Voor een gedetailleerd onderzoek, worden ook waarnemingen gedaan in andere gebieden van het elektromagnetisch spectrum. Zeer bekend en efficiënt zijn de radiotelescopen, waarvan de ontwikkeling halverwege de vorige eeuw begon, met onder andere de radiotelescoop in Dwingeloo (1956). (Met deze radiotelescoop, samen met de radiotelescoop van Parkes Observatory in Australië, met methoden ontwikkeld door de Nederlandse astronoom J.H. Oort, werd voor het eerst een afbeelding gemaakt van ons eigen melkwegstelsel. Iets dat met optische telescopen onmogelijk is).Zowel gewone als radiotelescopen moeten een goede resolutie (oplossend vermogen) hebben. Het oplossend vermogen kan worden berekend met de formule van Rayleigh, en is gelijk aan de golflengte van de inkomende straling, gedeeld door de diameter van het ontvangende oppervlak, maal 1,22 voor ronde oppervlakken. Dus voor een goede resolutie moet die diameter zo groot mogelijk zijn. De grootste (enkele) radiotelescoop ter wereld is die van Arecibo op Puerto Rico, die een schotel heeft met een diameter van 300m. Om hogere resoluties mogelijk te maken, hebben astronomen een nieuwe techniek ontwikkeld, met de naam interferometrie. De basisgedachte is meerdere telescopen te gebruiken die met elkaar samenwerken. Het effect is gelijk aan dat van een enkele telescoop met een opening (diameter ontvangende oppervlak) die gelijk is aan de afstand tussen de uiterste telescopen. Deze afstand kan zeer groot zijn (VLBI: Very Long Base Interferometry: Interferometrie met een zeer grote basis), en zelfs continenten beslaan. De radiotelescoop in Westerbork (WSRT: Westerbork Synthese Radio Telescoop), gebouwd in 1970, is op deze manier jaren lang de grootste radiotelescoop ter wereld geweest, thans is dat de Very Large Array in New Mexico. Op dit moment worden 50 radiotelescopen gebouwd, in de Verenigde Staten, Europa en Japan, die, met de VLBI-techniek, zullen samenwerken in het kader van de Atacama Large Millimeter Array (ALMA).
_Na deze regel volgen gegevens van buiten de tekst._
$ cat config.mk
export PLATFORM = sky130hd
export DESIGN_NAME = path_segment_to_control_points_unit
export DESIGN_NICKNAME = d
export VERILOG_FILES = /design/src/sv/psc_pkg.sv /design/src/sv/psc_front.sv /design/src/sv/psc_queue.sv /design/src/sv/psc_back.sv /design/src/sv/path_segment_to_control_points_unit.sv
export SDC_FILE = /design/constraint.sdc
export NUM_CORES = 2
export LEC_CHECK = 0
export ABC_CLOCK_PERIOD_IN_PS = 10200
export BUFFER_PORTS_ARGS = -buffer_cell sky130_fd_sc_hd__buf_2
export CORE_MARGIN = 2
export CORE_UTILIZATION = 55
export CTS_CLUSTER_DIAMETER = 100
export CTS_CLUSTER_SIZE = 8
export DETAILED_ROUTE_END_ITERATION = 8
export PLACE_DENSITY = 0.73
export SYNTH_ARGS = -nofsm -noshare
export SYNTH_HDL_FRONTEND = slang
export SYNTH_SLANG_ARGS = --single-unit
$ cat constraint.sdc
create_clock -name clk -period 10.2 [get_ports clk]
set_input_delay 1.02 -clock clk [delete_from_list [all_inputs] [get_ports clk]]
set_output_delay 1.02 -clock clk [all_outputs]
set_load 0.05 [all_outputs]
Waarnemingen buiten de dampkring

Omdat op aarde waarnemingen worden beïnvloed door de dampkring, en in veel golflengten zelfs onmogelijk zijn, worden deze ook buiten de dampkring gedaan. We noemen hier de Hubble Space Telescope (HST) (de Hubble ruimtetelescoop), die een primaire spiegel heeft met de specificaties 2,4, f/24. De Hubble telescoop is in een lage baan om de aarde geplaatst, en omdat die geen last heeft van de dampkring, kunnen er zeer lichtzwakke objecten mee worden waargenomen. Een andere ruimtetelescoop is de James Webb Space Telescope (JWST), die in 2011 zou worden gelanceerd, maar mogelijk wordt dit project geschrapt. Houd de betreffende Wikipediapagina in de gaten. Volgens de Nederlandse pagina vindt de lancering nu (op het moment van vertalen) plaats in 2018.